Hospital dilemma shows muddled thinking

I’ve been lax about blogging recently as between the launch of my new book, Blood, Iron and Gold, and working hard on my next one, Engines of War, and a whole host of other media work and journalism, time has been short. Which is a shame since there’s been no shortage of issues.

But I could not resist a quick few thoughts about Labour’s promise to abolish car parking charges for in patients and their visitors in hospital. First, of course, it will be difficult to carry out this promise since many hospitals built under PFI schemes have incorporated that income into the contracts and therefore trusts may find that they have to provide hefty sums to buy themselves out of the deal.

More important, though, is the lack of coherent thinking behind this. Car parking not only has a real cost – the provision of space in often expensive areas – but acts as a deterrent to people driving. If many people can drive to hospitals free – and what a hassle it will be checking up on each one – then space will fill up.  Moreover,  charges encourage people to think twice before jumping in their cars and will make more people use public transport.

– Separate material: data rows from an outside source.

**src/rtl/pkt_stream_dispatcher.sv**
```systemverilog
// Packet stream dispatcher: maps a flow key to a stream ID through a fully-associative
// table. It then emits load_state, the packet bytes and eop with fixed spacing for the DFA wrappers.
module pkt_stream_dispatcher #(
  parameter int NUM_STREAMS = 64,
  parameter int ID_W        = 6,
  parameter int KEY_W       = 32,
  parameter int LOAD_GAP    = 2,
  parameter int EOP_DELAY   = 4,
  parameter bit DEFAULT_EN  = 1'b1
) (
  input  logic             clk,
  input  logic             rst,
  input  logic             in_vld,
  output logic             in_rdy,
  input  logic [7:0]       in_data,
  input  logic             in_sop,
  input  logic             in_eop,
  input  logic [KEY_W-1:0] in_key,
  input  logic             cfg_wr,
  input  logic [ID_W-1:0]  cfg_id,
  input  logic             cfg_en,
  output logic [7:0]       char_in,
  output logic             char_in_vld,
  output logic             load_state,
  output logic             new_stream_id,
  output logic [ID_W-1:0]  stream_id,
  output logic             enable,
  output logic             eop,
  output logic [15:0]      pkt_cnt,
  output logic [15:0]      evict_cnt
);

  typedef enum logic [2:0] {S_IDLE, S_LOOKUP, S_LOAD, S_GAP, S_STREAM, S_DRAIN} state_t;

  state_t                 state_q, state_d;
  logic [7:0]             cnt_q, cnt_d;
  logic [KEY_W-1:0]       key_q, key_d;
  logic [7:0]             hold_data_q, hold_data_d;
  logic                   hold_eop_q, hold_eop_d;
  logic [KEY_W-1:0]       key_tab_q [NUM_STREAMS];
  logic [KEY_W-1:0]       key_tab_d [NUM_STREAMS];
  logic [NUM_STREAMS-1:0] vld_tab_q, vld_tab_d;
  logic [NUM_STREAMS-1:0] en_tab_q, en_tab_d;
  logic [ID_W-1:0]        alloc_ptr_q, alloc_ptr_d;

  logic [7:0]             char_in_q, char_in_d;
  logic                   char_in_vld_q, char_in_vld_d;
  logic                   load_state_q, load_state_d;
  logic                   new_stream_id_q, new_stream_id_d;
  logic [ID_W-1:0]        stream_id_q, stream_id_d;
  logic                   enable_q, enable_d;
  logic                   eop_q, eop_d;
  logic [15:0]            pkt_cnt_q, pkt_cnt_d;
  logic [15:0]            evict_cnt_q, evict_cnt_d;

  logic                   hit;
  logic [ID_W-1:0]        hit_idx;
  logic                   gap_done;
  logic                   in_rdy_c;

  // Descending scan so the lowest matching index is the one left standing.
  always_comb begin
    hit     = 1'b0;
    hit_idx = '0;
    for (int i = NUM_STREAMS - 1; i >= 0; i--) begin
      if (vld_tab_q[i] && (key_tab_q[i] == key_q)) begin
        hit     = 1'b1;
        hit_idx = ID_W'(i);
      end
    end
  end

  // A beat transfers on a cycle where in_vld && in_rdy are both high. in_rdy depends
  // combinationally on in_vld in IDLE. In IDLE it is held low during the eop cycle so the next sop lands after it.
  always_comb begin
    state_d         = state_q;
    cnt_d           = cnt_q;
    key_d           = key_q;
    hold_data_d     = hold_data_q;
    hold_eop_d      = hold_eop_q;
    key_tab_d       = key_tab_q;
    vld_tab_d       = vld_tab_q;
    en_tab_d        = en_tab_q;
    alloc_ptr_d     = alloc_ptr_q;
    char_in_d       = char_in_q;
    char_in_vld_d   = 1'b0;
    load_state_d    = 1'b0;
    new_stream_id_d = new_stream_id_q;
    stream_id_d     = stream_id_q;
    enable_d        = enable_q;
    eop_d           = 1'b0;
    pkt_cnt_d       = pkt_cnt_q;
    evict_cnt_d     = evict_cnt_q;
    in_rdy_c        = 1'b0;
    gap_done        = 1'b0;

    if (cfg_wr) en_tab_d[cfg_id] = cfg_en;

    case (state_q)
      S_IDLE: begin
        in_rdy_c = in_vld && !eop_q;
        if (in_vld && !eop_q && in_sop) begin
          key_d       = in_key;
          hold_data_d = in_data;
          hold_eop_d  = in_eop;
          state_d     = S_LOOKUP;
        end
      end
      S_LOOKUP: begin
        load_state_d = 1'b1;
        state_d      = S_LOAD;
        if (hit) begin
          stream_id_d     = hit_idx;
          new_stream_id_d = 1'b0;
          enable_d        = en_tab_q[hit_idx];
        end else begin
          stream_id_d            = alloc_ptr_q;
          new_stream_id_d        = 1'b1;
          enable_d               = DEFAULT_EN;
          key_tab_d[alloc_ptr_q] = key_q;
          vld_tab_d[alloc_ptr_q] = 1'b1;
          en_tab_d[alloc_ptr_q]  = DEFAULT_EN;
          alloc_ptr_d            = alloc_ptr_q + 1'b1;
          if (vld_tab_q[alloc_ptr_q]) evict_cnt_d = evict_cnt_q + 16'd1;
        end
      end
      S_LOAD: begin
        cnt_d = '0;
        if (LOAD_GAP == 0) gap_done = 1'b1;
        else               state_d  = S_GAP;
      end
      S_GAP: begin
        cnt_d = cnt_q + 8'd1;
        if (cnt_q == 8'(LOAD_GAP - 1)) gap_done = 1'b1;
      end
      S_STREAM: begin
        in_rdy_c = 1'b1;
        if (in_vld) begin
          char_in_d     = in_data;
          char_in_vld_d = 1'b1;
          if (in_eop) begin
            cnt_d   = '0;
            state_d = S_DRAIN;
          end
        end
      end
      S_DRAIN: begin
        cnt_d = cnt_q + 8'd1;
        if (cnt_q == 8'(EOP_DELAY - 1)) begin
          eop_d     = 1'b1;
          pkt_cnt_d = pkt_cnt_q + 16'd1;
          state_d   = S_IDLE;
        end
      end
      default: state_d = S_IDLE;
    endcase

    // The held sop byte goes out first; a single-byte packet drains straight away.
    if (gap_done) begin
      char_in_d     = hold_data_q;
      char_in_vld_d = 1'b1;
      cnt_d         = '0;
      state_d       = hold_eop_q ? S_DRAIN : S_STREAM;
    end
  end

  always_ff @(posedge clk) begin
    key_tab_q <= key_tab_d;
    if (rst) begin
      state_q         <= S_IDLE;
      cnt_q           <= '0;
      key_q           <= '0;
      hold_data_q     <= '0;
      hold_eop_q      <= 1'b0;
      vld_tab_q       <= '0;
      en_tab_q        <= {NUM_STREAMS{DEFAULT_EN}};
      alloc_ptr_q     <= '0;
      char_in_q       <= '0;
      char_in_vld_q   <= 1'b0;
      load_state_q    <= 1'b0;
      new_stream_id_q <= 1'b0;
      stream_id_q     <= '0;
      enable_q        <= 1'b0;
      eop_q           <= 1'b0;
      pkt_cnt_q       <= '0;
      evict_cnt_q     <= '0;
    end else begin
      state_q         <= state_d;
      cnt_q           <= cnt_d;
      key_q           <= key_d;
      hold_data_q     <= hold_data_d;
      hold_eop_q      <= hold_eop_d;
      vld_tab_q       <= vld_tab_d;
      en_tab_q        <= en_tab_d;
      alloc_ptr_q     <= alloc_ptr_d;
      char_in_q       <= char_in_d;
      char_in_vld_q   <= char_in_vld_d;
      load_state_q    <= load_state_d;
      new_stream_id_q <= new_stream_id_d;
      stream_id_q     <= stream_id_d;
      enable_q        <= enable_d;
      eop_q           <= eop_d;
      pkt_cnt_q       <= pkt_cnt_d;
      evict_cnt_q     <= evict_cnt_d;
    end
  end

  assign in_rdy        = in_rdy_c && !rst;
  assign char_in       = char_in_q;
  assign char_in_vld   = char_in_vld_q;
  assign load_state    = load_state_q;
  assign new_stream_id = new_stream_id_q;
  assign stream_id     = stream_id_q;
  assign enable        = enable_q;
  assign eop           = eop_q;
  assign pkt_cnt       = pkt_cnt_q;
  assign evict_cnt     = evict_cnt_q;

endmodule
```
**config.mk**
```make
export PLATFORM = sky130hd
export DESIGN_NAME = pkt_stream_dispatcher
export DESIGN_NICKNAME = d
export VERILOG_FILES = /design/src/rtl/pkt_stream_dispatcher.sv
export SDC_FILE = /design/constraint.sdc
export NUM_CORES = 2
export LEC_CHECK = 0
export CORE_UTILIZATION = 60
export CTS_BUF_LIST = sky130_fd_sc_hd__clkbuf_8
export CTS_CLUSTER_SIZE = 28
export DETAILED_ROUTE_END_ITERATION = 7
export DONT_BUFFER_PORTS = 1
export PLACE_DENSITY = 0.81
export SLEW_MARGIN = 40
export SYNTH_ARGS = -nofsm -noshare
export SYNTH_HDL_FRONTEND = slang
export SYNTH_SLANG_ARGS = --single-unit
export TNS_END_PERCENT = 50
```
**constraint.sdc**
```tcl
create_clock -name clk -period 8.9 [get_ports clk]
set_input_delay 0.89 -clock clk [delete_from_list [all_inputs] [get_ports clk]]
set_output_delay 0.89 -clock clk [all_outputs]
set_load 0.1 [all_outputs]
```
==> impl_summary.log <==
INFO  metric die_x = 418 um
INFO  metric final_tns_setup = 0 ns
INFO  metric hold_viol_final = 0
INFO  metric tightest_slew_margin_relative_to_the_limit = approximately 33%
INFO  metric overflow = 0
INFO  metric total_number_of_nets_in_the_final_design = 7942
INFO  metric floorplan.initialDensity = 60.4%
INFO  metric unrepaired_setup_endpoints_after_global_routing = no
INFO  metric timing.critical_path.slowest_stage_cell = sky130_fd_sc_hd__dfxtp_4
INFO  metric synth_mux_area_share = 1.27%
INFO  metric first_global_vias = 66600
INFO  metric grt_start_max_net_pins = roughly 220
INFO  metric port-buffer-count = 0
INFO  metric ys_ff_latch = roughly 2300
INFO  metric synth-warning-count = 0
INFO  metric antenna_left = 0
INFO  metric drtIter0Drc = approximately 10000
INFO  metric share_seq_of_total_power = roughly half
INFO  metric cp.arrival = around 7.5 ns
INFO  metric setup.reg_to_reg.worst_slack = 2.29 ns
INFO  metric routed_wl = between 300 and 400 mm
INFO  metric synth.cell_area = 0.104 mm^2
INFO  metric timing_worst_slew_pin_value = 0.990 ns
INFO  metric finalCritPeriodShare = 74.2%
INFO  metric synth_xor_area_share = 17.5%
INFO  metric drc = 0
INFO  metric synth_fa_ha_area_share = 0.0604%
INFO  metric yosys_most_used_dff = sky130_fd_sc_hd__edfxtp_1
INFO  metric net-switching-power = 7340 uW
INFO  metric clock_tree.buffer_depth = 4
INFO  metric achievable-frequency = about 150 MHz
INFO  metric internal_power = 17800 uW
INFO  metric wl_per_cell = just under 30 um
INFO  metric worst_r2r_startpoint = key_q[18]
INFO  metric synth.avg_cell_area = 13.8 um^2
INFO  metric grt_use_total = a little over a third
INFO  metric worst-setup-path-type = flop to flop
INFO  metric route.detailed.vias_per_inst = ~6.5
INFO  metric main_combinational_cell_family_by_area_after_synthesis = XOR/XNOR gates
INFO  metric gp_routability_congestion = 1.02
INFO  metric outcome = completed
INFO  metric grt_antenna_before_repair = 12
INFO  metric final-max-slew-violation-count = 0
INFO  metric tritoncts_num_sinks = 2285
INFO  metric htree_levels = 5
INFO  metric synth.largest_area_cell = sky130_fd_sc_hd__edfxtp_1
INFO  metric leading_cell_types_by_total_area_after_synthesis = sky130_fd_sc_hd__edfxtp_1 (59%), sky130_fd_sc_hd__xor2_1 (12%), sky130_fd_sc_hd__xnor2_1 (5.9%)
INFO  metric clock_insertion_delay_worst_skew = 1.12 ns
INFO  metric synthSimpleGateAreaFrac = 12.8%
INFO  metric clock_tree.root_cell = sky130_fd_sc_hd__clkbuf_8
INFO  metric worst-path-max-fanout = 55
INFO  metric critical_path.top_delay_family = simple AND/OR/NAND/NOR gates
INFO  metric rows = 152
INFO  metric critical_path.n_buffers_inverters = 1
INFO  metric power.share.clock = 35.5%
INFO  metric p_leak = approximately 0.040 uW
INFO  metric power_density = 218 mW/mm^2
INFO  metric hold_class = input pin to flop
INFO  metric clk_pin_slew_worst_paths = ~0.06 ns
INFO  metric share_of_the_synthesized_area_in_compound_gates_ao_oa_aoi_oai = 1.91%
INFO  metric worst_setup_path_start_kind = flop
INFO  metric worstSetupPathDepth = 16
INFO  metric synth_top_area_share = roughly 59%
INFO  metric postSynthNetCount = around 7600
INFO  metric min_delay_worst_endpoint = key_q[29]
INFO  metric timing.critical_path.to_type = flop
INFO  metric first_pass_grt_wire_length = 448 mm
INFO  metric finalCriticalPeriod = ~6.6 ns
INFO  metric worst_skew = 0.129 ns
INFO  metric design.portCount = 105
INFO  metric finalSetupViolations = 0
INFO  metric worst-endpoint-required = 9.82 ns
INFO  metric irDropWorstVdd = 0.187 mV
INFO  metric maxCapViolCount = 0
INFO  metric layout-drive-gt1-share = 12.9%
INFO  metric min-delay-start = in_key[29]
INFO  metric filler_cells_inserted = 11800
INFO  metric firstDrtPassIters = 8
INFO  metric synthToLayoutAreaGrowth = 11.2%
INFO  metric design.die.area = 0.174 mm^2
INFO  metric crit_chain = buf_12, xor2_1, nor4b_1, nand4_1, nor4_1, o21ai_0, a21oi_1, nand2_1, or4b_1, o22a_1, mux2i_1, or4_1, nand3_1, or4_1, o211ai_1, a21oi_1
INFO  metric crit_path_max_incr_delay = 0.91 ns
INFO  metric synth.distinct_cells = 90
INFO  metric synth_edf_count = 2048
INFO  metric reg2reg_depth = 16
INFO  metric fin_worst_hold_slack = 0.0525 ns
INFO  metric tritoncts = yes
INFO  metric synthCells = about 7500
INFO  metric regToRegEndpoint = enable
INFO  metric cts_buffers = 377
INFO  metric place_hpwl = 194 mm
INFO  metric power.combinational.fraction = 14.3%
INFO  metric p_sw_share = 29.2%
INFO  metric synth_seq_area_share = 63.9%
INFO  metric number_of_cells_on_the_worst_hold_path = 2
INFO  metric via_count = 68100
INFO  metric die_h = 418 um
INFO  metric ys_async_sr_fraction = 0%
INFO  metric cts.repair_timing.setup_buffer_count = 0
INFO  metric fp.coreArea = between 0.15 and 0.2 mm^2
## repair_timing
action,4_1_cts,5_1_grt
gates resized for setup,0,0
hold endpoints to repair,215,0
hold buffers,32,0
## cell type report
| type | instances | area (um^2) | share of cell area [%] |
|---|---|---|---|
| Sequential cell | 2285 | 66400 | 57.6 |
| Multi-Input combinational cell | 4876 | 35200 | 30.5 |
| Clock buffer | 428 | 5890 | 5.11 |
| Timing Repair Buffer | 295 | 3380 | 2.93 |
| Tap cell | 2310 | 2890 | 2.51 |
| Clock inverter | 246 | 1280 | 1.11 |
| Inverter | 49 | 184 | 0.160 |
| Antenna cell | 11 | 27.5 | 0.0239 |
## worst reg2reg max path: stages (launching register included)
cell and delay (ns):
sky130_fd_sc_hd__dfxtp_4 0.91, sky130_fd_sc_hd__buf_12 0.37, sky130_fd_sc_hd__xor2_1 0.34, sky130_fd_sc_hd__nor4b_1 0.32, sky130_fd_sc_hd__nand4_1 0.14, sky130_fd_sc_hd__nor4_1 0.85
sky130_fd_sc_hd__o21ai_0 0.35, sky130_fd_sc_hd__a21oi_1 0.75, sky130_fd_sc_hd__nand2_1 0.09, sky130_fd_sc_hd__or4b_1 0.54, sky130_fd_sc_hd__o22a_1 0.46, sky130_fd_sc_hd__mux2i_1 0.27
sky130_fd_sc_hd__or4_1 0.14, sky130_fd_sc_hd__nand3_1 0.09, sky130_fd_sc_hd__or4_1 0.56, sky130_fd_sc_hd__o211ai_1 0.20, sky130_fd_sc_hd__a21oi_1 0.09
## cells in the final DEF, fill, tap and decap left out, drive strengths merged, types with 49 or more instances in the layout
| master | count |
|---|---|
| edfxtp | 2048 |
| xor2 | 1376 |
| xnor2 | 699 |
| nor4 | 631 |
| clkbuf | 429 |
| nand2 | 363 |
| nand4 | 358 |
| nor2 | 336 |
| buf | 264 |
| dfxtp | 237 |
| inv | 176 |
| nand3 | 141 |
| nor3 | 140 |
| clkinv | 107 |
| a21oi | 93 |
| or3 | 86 |
| mux2 | 73 |
| nand4b | 65 |
| o21ai | 51 |
| mux2i | 49 |
## worst max path at each step
stage | startpoint | end | slack, ns
6_report | key_q[18] | enable | 2.29
4_1_cts | key_q[18] | enable | 2.54
2_1_floorplan | key_q[31] | key_tab_q[736] | 2.33
3_5_place_dp | key_q[17] | enable | 2.65
5_1_grt | key_q[18] | enable | 2.32
3_3_place_gp | key_q[17] | enable | 2.67
## metal layers
metal  global-route usage, %  routed length, um
met5                       0                 80
met4                    19.8              19500
met3                    6.78              35400
met2                    54.0             140000
met1                    47.4             116000
## flip-flops by register name, summed over array words and instances, names as in the netlist
register / cells
key_tab_q: 2048
en_tab_q: 64
vld_tab_q: 64
key_q: 32
evict_cnt: 16
pkt_cnt: 16
char_in: 8
cnt_q: 8
hold_data_q: 8
alloc_ptr_q: 6
stream_id: 6
state_q: 3
char_in_vld: 1
enable: 1
eop: 1
hold_eop_q: 1
load_state: 1
new_stream_id: 1
## synth_stat cells, types with 5 or more instances
cell type	n
sky130_fd_sc_hd__a2111o_1	6
sky130_fd_sc_hd__a2111oi_0	5
sky130_fd_sc_hd__a211o_1	8
sky130_fd_sc_hd__a211oi_1	17
sky130_fd_sc_hd__a21boi_0	9
sky130_fd_sc_hd__a21o_1	5
sky130_fd_sc_hd__a21oi_1	93
sky130_fd_sc_hd__a311oi_1	6
sky130_fd_sc_hd__a31oi_1	7
sky130_fd_sc_hd__and2_1	21
sky130_fd_sc_hd__and3_1	22
sky130_fd_sc_hd__buf_2	39
sky130_fd_sc_hd__buf_4	114
sky130_fd_sc_hd__buf_6	79
sky130_fd_sc_hd__buf_8	5
sky130_fd_sc_hd__clkbuf_1	76
sky130_fd_sc_hd__dfxtp_1	237
sky130_fd_sc_hd__edfxtp_1	2048
sky130_fd_sc_hd__ha_1	5
sky130_fd_sc_hd__inv_1	48
sky130_fd_sc_hd__mux2_2	73
sky130_fd_sc_hd__mux2i_1	49
sky130_fd_sc_hd__nand2_1	363
sky130_fd_sc_hd__nand2b_1	35
sky130_fd_sc_hd__nand3_1	140
sky130_fd_sc_hd__nand3b_1	16
sky130_fd_sc_hd__nand4_1	358
sky130_fd_sc_hd__nand4b_1	65
sky130_fd_sc_hd__nor2_1	336
sky130_fd_sc_hd__nor2b_1	20
sky130_fd_sc_hd__nor3_1	139
sky130_fd_sc_hd__nor3b_1	13
sky130_fd_sc_hd__nor4_1	626
sky130_fd_sc_hd__nor4_2	5
sky130_fd_sc_hd__nor4b_1	41
sky130_fd_sc_hd__o211ai_1	6
sky130_fd_sc_hd__o21ai_0	49
sky130_fd_sc_hd__o21ba_2	6
sky130_fd_sc_hd__o22ai_1	17
sky130_fd_sc_hd__or2_2	20
sky130_fd_sc_hd__or3_1	86
sky130_fd_sc_hd__or3b_2	16
sky130_fd_sc_hd__or4_1	40
sky130_fd_sc_hd__xnor2_1	697
sky130_fd_sc_hd__xor2_1	1376
## cells by family after synthesis
group | count (synthesis)
flip-flops | 2285
multiplexers | 122
XOR/XNOR | 2075
adder cells (fa/ha/maj) | 5
AO/OA/AOI/OAI | 292
buffers and inverters | 369
AND/OR/NAND/NOR | 2382
## through the flow
step	instances	cell area [um^2]	power [uW]	util [%]	setup slack (ns)
2_1_floorplan	7530	104000	14900	-	2.33
3_3_place_gp	9749	107000	16200	62.3	2.67
3_5_place_dp	9780	108000	16300	62.8	2.65
4_1_cts	10500	115000	25100	67.1	2.54
5_1_grt	10500	115000	25800	67.2	2.32
6_report	10500	115000	25200	67.2	2.29
## power by group through the flow
stage               clock, uW  sequential [uW]  combinational (uW)
detailed placement          0            12900                3430
global placement            0            12800                3360
CTS                      8960            12600                3500
floorplan                   0            12700                2270
finish                   8930            12600                3600
global route             9400            12600                3750
No activity file was read; power rests on OpenSTA's default activity.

For neoliberals, free car parking is a distortion of the market which favours one mode as against others, for environmentalists it is a short sighted policy which yet again shows that Labour has no real understanding of the damage caused by transport. It is a cheap election gimmick – would it not have been better for the money to have been spent on improving public transport access to hospitals? And indeed, not building them on inaccessible sites in the first place.